┌─ DATA TO PROCESS

--- config.mk ---
export PLATFORM = sky130hd
export DESIGN_NAME = nios2_cordic_slave_arbiter
export DESIGN_NICKNAME = d
export VERILOG_FILES = /design/src/rtl/nios2_cordic_slave_arbiter.sv
export SDC_FILE = /design/constraint.sdc
export NUM_CORES = 1
export LEC_CHECK = 0
export CORE_UTILIZATION = 48
export CTS_CLUSTER_SIZE = 8
export DETAILED_ROUTE_END_ITERATION = 8
export PLACE_DENSITY = 0.91
export SLEW_MARGIN = 15
export SYNTH_ARGS = -nofsm -noshare
export SYNTH_HDL_FRONTEND = slang
export SYNTH_SLANG_ARGS = --single-unit
--- constraint.sdc ---
create_clock -name clock -period 3.9 [get_ports clock]
set_input_delay 0.585 -clock clock [delete_from_list [all_inputs] [get_ports clock]]
set_output_delay 0.585 -clock clock [all_outputs]
set_load 0.05 [all_outputs]
--- src/rtl/nios2_cordic_slave_arbiter.sv ---
// Two-master round-robin arbiter in front of one single-cycle Avalon-MM read slave.
// Optional ARB_LOCK_EN adds per-master lock inputs with a MAX_LOCK grant limit.
module nios2_cordic_slave_arbiter #(
  parameter int ADDR_W   = 1,
  parameter int DATA_W   = 32,
  parameter int MAX_LOCK = 4
) (
  input  logic              clock,
  input  logic              reset_n,
  input  logic [ADDR_W-1:0] m0_address,
  input  logic              m0_read,
  output logic              m0_waitrequest,
  output logic [DATA_W-1:0] m0_readdata,
  input  logic [ADDR_W-1:0] m1_address,
  input  logic              m1_read,
  output logic              m1_waitrequest,
  output logic [DATA_W-1:0] m1_readdata,
`ifdef ARB_LOCK_EN
  input  logic              m0_lock,
  input  logic              m1_lock,
`endif
  output logic [ADDR_W-1:0] s_address,
  input  logic [DATA_W-1:0] s_readdata
);

  typedef enum logic [1:0] {
    IDLE   = 2'd0,
    ACCESS = 2'd1,
    DONE   = 2'd2
  } state_t;

  state_t state_q;
  logic   gnt_q;
  logic   last_q;
  logic   win;
  logic   gnt_read;

`ifdef ARB_LOCK_EN
  localparam int CW = $clog2(MAX_LOCK + 1);
  logic [CW-1:0] lock_cnt_q;
  logic          lock_own_q;
  logic          lock_act;
  logic          gnt_lock;

  assign lock_act = (lock_cnt_q != '0) &&
                    (lock_cnt_q < CW'(MAX_LOCK));
  assign gnt_lock = gnt_q ? m1_lock : m0_lock;
`else
  logic unused_max_lock;
  assign unused_max_lock = ^MAX_LOCK;
`endif

  assign gnt_read = gnt_q ? m1_read : m0_read;

  always_comb begin
    win = ~last_q;
    unique case (1'b1)
      (m0_read && !m1_read): win = 1'b0;
      (m1_read && !m0_read): win = 1'b1;
      default: begin
`ifdef ARB_LOCK_EN
        if (lock_act) win = lock_own_q;
`endif
      end
    endcase
  end

  always_ff @(posedge clock or negedge reset_n) begin
    if (!reset_n) begin
      state_q        <= IDLE;
      gnt_q          <= 1'b0;
      last_q         <= 1'b1;
      s_address      <= '0;
      m0_waitrequest <= 1'b1;
      m1_waitrequest <= 1'b1;
      m0_readdata    <= '0;
      m1_readdata    <= '0;
`ifdef ARB_LOCK_EN
      lock_cnt_q     <= '0;
      lock_own_q     <= 1'b0;
`endif
    end else begin
      unique case (state_q)
        IDLE: begin
          if (m0_read || m1_read) begin
            gnt_q     <= win;
            last_q    <= win;
            s_address <= win ? m1_address : m0_address;
            state_q   <= ACCESS;
`ifdef ARB_LOCK_EN
            if (win != lock_own_q) lock_cnt_q <= '0;
`endif
          end
        end
        ACCESS: begin
          // A dropped read aborts; last_q keeps the new grant
          if (gnt_read) begin
            if (gnt_q) begin
              m1_readdata    <= s_readdata;
              m1_waitrequest <= 1'b0;
            end else begin
              m0_readdata    <= s_readdata;
              m0_waitrequest <= 1'b0;
            end
            state_q <= DONE;
          end else begin
            state_q <= IDLE;
          end
        end
        DONE: begin
          m0_waitrequest <= 1'b1;
          m1_waitrequest <= 1'b1;
          state_q        <= IDLE;
`ifdef ARB_LOCK_EN
          if (gnt_lock) begin
            lock_own_q <= gnt_q;
            if (lock_cnt_q != CW'(MAX_LOCK))
              lock_cnt_q <= lock_cnt_q + 1'b1;
          end else begin
            lock_cnt_q <= '0;
          end
`endif
        end
        default: state_q <= IDLE;
      endcase
    end
  end

endmodule
# Word level (Yosys, flattened, before mapping)

Index checks and enable logic that the tools add are counted.

Word-level logic and storage cells: 40
Register bits after elaboration: 71

Reduce and logical (&&, ||, !) cells: 12
Muxes and demuxes: 12
Bitwise gates (word level): 2
Eq/ne operators: 6

Operator list:

| cell                                                 | number |
|---|---|
| AND reduction 3 bit                                  | 4 |
| != test 2 bit (second input constant)                | 4 |
| 2-to-1 mux 1 bit                                     | 6 |
| one-hot mux 1 bit (2 select lines)                   | 3 |
| 2-to-1 mux 2 bit                                     | 2 |
| one-hot mux 2 bit (2 select lines)                   | 1 |
| equality test 2 x 1 -> 1 bit (second input constant) | 1 |
| equality test 2 bit (second input constant)          | 1 |
| logical AND 1 bit                                    | 2 |
| logical NOT 1 bit                                    | 2 |
| logical NOT 2 bit                                    | 1 |
| inverter 1 bit                                       | 2 |
| AND reduction 2 bit                                  | 1 |
| nonzero test 2 bit                                   | 1 |
| logical OR 1 bit                                     | 1 |

# Longest topological paths before layout

Gate-level depths: netlist of the first run.

Depth in word-level cells: 4
Mapped depth: 5
Depth with buffers taken out: 5

# Least setup slack after synthesis of the first run

Ideal clock, no wire load.

Path kind: input-to-reg
Start: input port m0_read
End: register s_address
Data arrival time: 1.516 ns
Path slack: 2.302 ns
Library setup time: 0.082 ns
Cell stages on the path: 5
Cells stage by stage: inv_1 -> ha_1 -> or2_2 -> a21bo_2 -> a31oi_1

Longest elaborated chain between the ends: 4
Elaborated cells on any way between the ends: 7
Classes of those cells: 2 x mux; 5 x reduce/logical

RTL lines:

| what                               | line | source |
|---|---|---|
| from (decl)                        | 11   | `input logic m0_read,` |
| logical NOT 1 bit                  | 59   | `(m1_read && !m0_read): win = 1'b1;` |
| logical AND 1 bit                  | 59   |  |
| one-hot mux 1 bit (2 select lines) | 57   | `unique case (1'b1)` |
| 2-to-1 mux 1 bit                   | 88   | `s_address <= win ? m1_address : m0_address;` |
| to (signal assigned)               | 88   |  |
| to (decl)                          | 22   | `output logic [ADDR_W-1:0] s_address,` |

Parallel ways exist; a longest one is shown, timed or not.
A chain may end at the register's enable or synchronous reset.

# Worst setup path after layout of the first run

Start: register m1_waitrequest
End: output port m1_waitrequest

RTL lines:

| what                   | line | source |
|---|---|---|
| from (decl)            | 16   | `output logic m1_waitrequest,` |
| from (signal assigned) | 75   | `m1_waitrequest <= 1'b1;` |
| from (signal assigned) | 100  | `m1_waitrequest <= 1'b0;` |
| from (signal assigned) | 112  | `m1_waitrequest <= 1'b1;` |

No word-level cell between the ends.

==> results.md, run 1 <==
- The run finished with clean final reports.
- The setup slack after placement is 1330 ps.
- Setup repair after global routing left no endpoint under its margin.
- The remaining max-slew budget at the tightest pin is 46.2%.
- The buffers plus inverters on the worst setup path is 1.
- The critical path goes through clkdlybuf4s50_1.
- The number of standard cells in the final layout excluding fillers is about 360.
- The final number of setup-violating endpoints is 0.
- The most numerous cell in the Yosys netlist is sky130_fd_sc_hd__dfrtp_1.
- The later-pin clock latency in the skew report is 330 ps.
- Fill cells in the final layout number 395.
- The tool flagged a number of max-cap violations equal to 0.
- The floorplan has 28 rows.
- The total of hold buffers inserted after clock tree synthesis is 0.
- Once the clock tree was built, the setup fixing pass inserted 0 buffers.
- Yosys attributes the largest share of cell area to sky130_fd_sc_hd__dfrtp_1, sky130_fd_sc_hd__mux2_4, sky130_fd_sc_hd__mux2_1.
- The count of buffers from port buffering is between 100 and 150.
- The longest clock path from root to sink contains 2 buffers.
- Dividing the detail-routed wire length by the instance count gives about 16 µm.
- From bottom edge to top edge, the die measures a little over 80 µm.
- The transition time at the pin with the least slew margin is 807 ps.
- In this run, synthesis produced a sequential element count of 71.
- For this run, the slowest stage of the critical path takes 800 ps.
- The clock period minus final worst setup slack is ~2300 ps.
- The CTS clock-pin slew for the worst setup and hold paths is 70 ps.
- The number of buffers added by the clock tree synthesis step is 9.
- The total wire length is 5.90 mm.
- The total overflow left after global routing is 0.
- The async set-reset flop share out of synthesis is 100%.
- The maximum achievable frequency is 0.443 GHz.
- After detailed placement, the design holds a cell count of 342.
- The final setup slack of the worst path is 1640 ps.
- The cell type group with the largest total delay on the critical path is buffers and inverters.
- The clock tree from TritonCTS is done.
- The synthesized design spends more area on one cell type than any other, namely sky130_fd_sc_hd__dfrtp_1.
- STA classifies the critical path startpoint as a flop.
- From synthesis to final layout, the design area changed by 42.6%.
- Post-CTS repair changed the size of 0 cells.
- The width of the die is 80.7 µm.
- In this run the count of I/O pins placed on the die edge is 105.
- The leading register cell type out of synthesis is sky130_fd_sc_hd__dfrtp_1.
- The final critical path takes up between 50 and 60% of the cycle.
- The tree is rooted in a sky130_fd_sc_hd__clkbuf_8.
- In the routed design, unresolved DRC markers number 0.
- At the worst endpoint, the required time is 3310 ps.
- The via count normalized by instance count is 4.87.
- The synthesized netlist contains 23 unique library cells.
- The number of synthesized flops with an enable pin is 0.
- After synthesis, flip-flops and latches occupy between 50% and 60% of the total area.
- The number of antenna violations at the first check in global routing came to 0.
- Cells fill 71.2% of the core in the end.
- During synthesis, Yosys emitted a total of 0 warnings.
- The arrival time reported for the critical path endpoint is about 1700 ps.
- The number of endpoints with negative hold slack in the final report is 0.
- The number of global-route vias before repair is 1844.
- Global routing consumed, over all layers together, between 20% and 30% of the routing resources.
- The instance count of the mapped netlist is between 150 and 200.
- The initial utilization of the core area, before any placement, comes to 49.9%.
- The area of the core is approximately 6000 µm².
- The first global-routing pass estimated 9.57 mm of wire.
- The H-tree was split into 3 levels.
- The average cell area after synthesis is 17.7 µm².
- In this run the worst path has a maximum fanout of 2.
- STA classifies the critical path endpoint as an output pin.
- After synthesis, the largest area contributor takes up a little under three fifths of total cell area.
- In this run the remaining antenna-violating nets after routing total 0.
- For this design, the sink count on the clock tree is 71.
- The class of the tightest hold or removal check is in2async.
- When the netlist entered floorplanning its net count stood at 208.
- The detailed-router iteration count before antenna repair is 4.
- The critical path is of the reg2out type.
- The largest net degree at the start of global routing is 44.
- The repair_antennas step left the layout with diodes totalling 0.
- The global placer's final weighted congestion is 0.717.
- The floorplan die area is 6510 µm².
- The number of nets in the finished design is between 300 and 400.
- The cell area that synthesis handed to floorplanning was 2970 µm².
- The max-slew violation total from the final report was 0.
- The accumulated negative setup slack is 0 ps.
- The routed layout has 1743 vias.
- The HPWL after detailed placement is 4.04 mm.
- The slowest stage of the critical path belongs to the cell sky130_fd_sc_hd__clkdlybuf4s50_1.
- The iteration-0 DRC count of the detailed router is 21.
- Sorting the synthesized cells by how often they occur yields sky130_fd_sc_hd__dfrtp_1, sky130_fd_sc_hd__mux2_4, sky130_fd_sc_hd__mux2_1, sky130_fd_sc_hd__mux2_2, sky130_fd_sc_hd__nand2_1.
- The share of cells above drive strength 1 is between 20% and 30%.
- For the final database, setup skew stands at 6.96 ps.
## path summary, 6_finish.rpt
check / cells past startpoint / endpoint / slack, ps / from
max: 1 / m1_waitrequest / 1640 / m1_waitrequest
min: 1 / m0_readdata[27] / 260 / reset_n
max reg2reg: 3 / m0_readdata[1] / 2040 / state_q[1]
min reg2reg: 2 / m1_waitrequest / 460 / m1_waitrequest
max in group asynchronous: 2 / m1_readdata[18] / 2670 / reset_n
min in group clock: 2 / m1_waitrequest / 460 / m1_waitrequest
## cell families (layout without fill, tap and decap cells)
logic type / count (synthesis) / after routing / synth area share [%]
buffers and inverters: 9 / 124 / 3.54
muxes: 64 / 64 / 30.4
adders and majority gates: 2 / 2 / 0.842
and+or+nand+nor: 16 / 16 / 4.08
AOI/OAI and AO/OA: 6 / 6 / 1.22
DFF: 71 / 71 / 59.9
## metrics by stage
stage	area [µm²]	hold WS, ps
after floorplan	2970	289
after global placement	4020	448
after detailed placement	4020	456
after CTS	4240	273
after global routing	4240	294
final	4240	256
## cell type report
class | count | area, µm² | area share, %
clock buffer | 13 | 159 | 3.75
inverter | 3 | 11.3 | 0.266
timing repair buffer | 105 | 1040 | 24.6
tap | 75 | 93.8 | 2.21
multi-input combinational | 88 | 1090 | 25.6
clock inverter | 3 | 65.1 | 1.53
sequential | 71 | 1780 | 42.0
## flip-flops by register name, indices dropped and copies added (netlist names)
name	cells
last_q	1
m1_readdata	32
m1_waitrequest	1
gnt_q	1
m0_readdata	32
m0_waitrequest	1
state_q	2
s_address	1
## cells in the final DEF, fill, tap and decap left out
cell,Yosys,final
sky130_fd_sc_hd__or2_2,1,1
sky130_fd_sc_hd__bufinv_16,0,2
sky130_fd_sc_hd__a21oi_1,3,3
sky130_fd_sc_hd__o21ai_0,1,1
sky130_fd_sc_hd__nand2_1,4,4
sky130_fd_sc_hd__mux2_1,9,9
sky130_fd_sc_hd__clkbuf_8,0,11
sky130_fd_sc_hd__clkinv_2,0,1
sky130_fd_sc_hd__a21bo_2,1,1
sky130_fd_sc_hd__inv_1,3,3
sky130_fd_sc_hd__nor2_8,1,1
sky130_fd_sc_hd__buf_4,0,1
sky130_fd_sc_hd__clkdlybuf4s50_1,0,103
sky130_fd_sc_hd__mux2_4,49,49
sky130_fd_sc_hd__nand2b_2,2,2
sky130_fd_sc_hd__nor3_2,1,1
sky130_fd_sc_hd__a31oi_1,1,1
sky130_fd_sc_hd__dfrtp_1,68,68
sky130_fd_sc_hd__nand4b_4,1,1
sky130_fd_sc_hd__and2_1,1,1
sky130_fd_sc_hd__ha_1,2,2
sky130_fd_sc_hd__nor2_1,3,3
sky130_fd_sc_hd__dfstp_2,3,3
sky130_fd_sc_hd__nand3_1,1,1
sky130_fd_sc_hd__buf_2,0,1
sky130_fd_sc_hd__mux2_2,6,6
sky130_fd_sc_hd__nand2b_1,1,1
sky130_fd_sc_hd__clkbuf_1,0,2
## per-layer routing
| metal | vias up | global-route usage, % | routed length (µm) |
|---|---|---|---|
| met5 | - | 0 | 0 |
| met4 | 0 | 8.57 | 89 |
| met3 | 9 | 6.59 | 399 |
| met2 | 66 | 31.8 | 2810 |
| met1 | 866 | 25.3 | 2600 |
| li1 | 802 | - | - |
Power of run 1 is left out: the tool's default activity adds up to more than one toggle a clock period on the data nets, which glitch-free logic cannot reach.
==> inputs of run 2 (changes only) <==
--- a/config.mk
+++ b/config.mk
@@ -5,10 +5,10 @@
 export SDC_FILE = /design/constraint.sdc
 export NUM_CORES = 1
 export LEC_CHECK = 0
-export CORE_UTILIZATION = 48
+export CORE_UTILIZATION = 45
 export CTS_CLUSTER_SIZE = 8
 export DETAILED_ROUTE_END_ITERATION = 8
-export PLACE_DENSITY = 0.91
+export PLACE_DENSITY = 0.86
 export SLEW_MARGIN = 15
 export SYNTH_ARGS = -nofsm -noshare
 export SYNTH_HDL_FRONTEND = slang
==> constraint.sdc (replaced) <==
create_clock -name clock -period 2.2 [get_ports clock]
set_input_delay 0.33 -clock clock [delete_from_list [all_inputs] [get_ports clock]]
set_output_delay 0.33 -clock clock [all_outputs]
set_load 0.05 [all_outputs]
==> results.md, run 2 (synthesis gave the netlist of run 1 again) <==
- The startpoint type of the worst setup path is a flop.
- The critical path starts at m0_waitrequest.
- The post-placement cell area is 4070 µm².
- The number of endpoints with negative hold slack in the final report is 0.
- The global placer's final weighted congestion is around 0.75.
- The first global-routing pass estimated roughly 9.6 mm of wire.
- Leaving out fill and tap cells, the most frequent cell in the layout is sky130_fd_sc_hd__clkdlybuf4s50_1.
- The detailed-router iteration count before antenna repair is 4.
- The worst setup path is captured at an output pin.
- The smallest clock period supported by the final layout is computed as ~2000 ps.
- The post-CTS setup buffer count is 0.
- Measured along the x axis, the die boundary spans 83.3 µm.
- Entering global routing, the biggest net connects 72 pins.
- The final number of setup-violating endpoints is 0.
- For this design the top-level I/O count stands at 105.
- The number of buffers and inverters on the critical path is 1.
- TritonCTS built the clock tree.
- Of all nets on the critical path, the largest fanout is 2.
- The remaining max-slew budget at the tightest pin is around two thirds.
- Of the available clock period, the critical path in the final layout requires about nine tenths.
- In this run, the number of DRC markers left after iteration 0 of detailed routing was 47.
- The critical path goes through clkdlybuf4s50_1.
- The via count normalized by instance count is 4.78.
- The vias after detailed routing is 1741.
- In this run the remaining antenna-violating nets after routing total 0.
- Data arrives at the worst endpoint at between 1500 and 2000 ps.
- The number of antenna violations at the first check in global routing was 0.
- The buffer levels on the longest clock path is 2.
- The CTS clock-pin slew for the worst setup and hold paths is 70 ps.
- For this run, the total global-route usage over all layers was measured as 17.9%.
- The number of antenna repair diodes is 0.
- In the final layout, the registers with the most flip-flops are m0_readdata (32), m1_readdata (32), state_q (2).
- The routed design has 5.66 mm of wire.
- The number of global-route vias before repair is 1938.
- The number of buffers added by the clock tree synthesis step is 9.
- The number of H-tree levels is 3.
- Setup repair after global routing left no endpoint under its margin.
- In this run the tool buffered the top-level ports with around 100 buffer cells.
- Based on the critical path, the design can be clocked at up to 0.502 GHz.
- Summed over all layers, the global routing overflow is 0.
- Summing all multi-input logic gate instances after layout gives 1090 µm².
- The max-slew violation total from the final report was 0.
- Leaving out fill and tap cells, the most frequent cells in the layout are sky130_fd_sc_hd__clkdlybuf4s50_1, sky130_fd_sc_hd__dfrtp_1, sky130_fd_sc_hd__mux2_4, sky130_fd_sc_hd__mux2_1, sky130_fd_sc_hd__clkbuf_8.
- The cell count after placement is 348.
- The path class of the tightest hold or removal check is in2async.
- The critical path class is reg2out.
- The clock arrives with 7.44 ps of skew.
- The number of resized instances in the post-cts repair step is 0.
- In this run the critical register-to-register path is launched from state_q[1].
- The number of standard cells in the final layout excluding fillers is 364.
- Row generation in the floorplan step produced 29 rows.
- The detailed-route DRC error count is 0.
- The highest cell delay on the worst timing path is 800 ps.
- The run finished with clean final reports.
- The net count of the finished layout is 322.
- The transition time at the pin with the least slew margin is 527 ps.
- From bottom edge to top edge, the die measures 83.3 µm.
- The required arrival time at the worst endpoint is 1870 ps.
- The post-route standard cell area excluding fillers is 4280 µm².
- The floorplan step defined a die boundary enclosing slightly below 7000 µm².
- Max-cap violations in this run came to 0.
- The number of filler instances in the final layout is 447.
- The later pin in the worst-skew pair is clocked with a latency of 330 ps.
- The total of hold buffers inserted after clock tree synthesis is 0.
- Detailed placement ended at an HPWL of 3.90 mm.
- The share of cells above drive strength 1 is 29.3%.
- The slowest stage of the critical path belongs to the cell sky130_fd_sc_hd__clkdlybuf4s50_1.
- The area taken by flip-flops and latches is about 1800 µm².
- Adding up every negative setup slack in the final design gives 0 ps.
- The area of the core is 6350 µm².
- Grouping stages by cell kind, the critical path spends the most delay in buffers and inverters.
- The buffer cell driving the clock tree root is sky130_fd_sc_hd__clkbuf_8.
- The number of sinks on the clock net is 71.
- The relative area change from synthesis to final layout is 43.9%.
- For this configuration, the core starts out at a cell density of 46.8%.
- The routed wire length per instance is 15.5 µm.
==> run 2: cell count changes in the layout (fill, tap and decap cells not counted), sizes merged <==
cell    change
buf         +4
clkbuf      -1
clkinv      +1
==> run 2: metrics by stage <==
stage | util [%] | hold slack (ps) | setup WS, ps
4_1_cts | 67.4 | 15.4 | 178
3_5_place_dp | 64.2 | 384 | 192
5_1_grt | 67.4 | 42.2 | 161
3_3_place_gp | 64.2 | 380 | 258
6_report | 67.4 | 18.5 | 208
2_1_floorplan | - | 34.4 | 816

└─

**WHAT TO DO**.
Once you find the string "latches" in a line of the records, copy that line.

**YOUR SOLUTION**.
- After synthesis, flip-flops and latches occupy between 50% and 60% of the total area.
- The area taken by flip-flops and latches is about 1800 µm².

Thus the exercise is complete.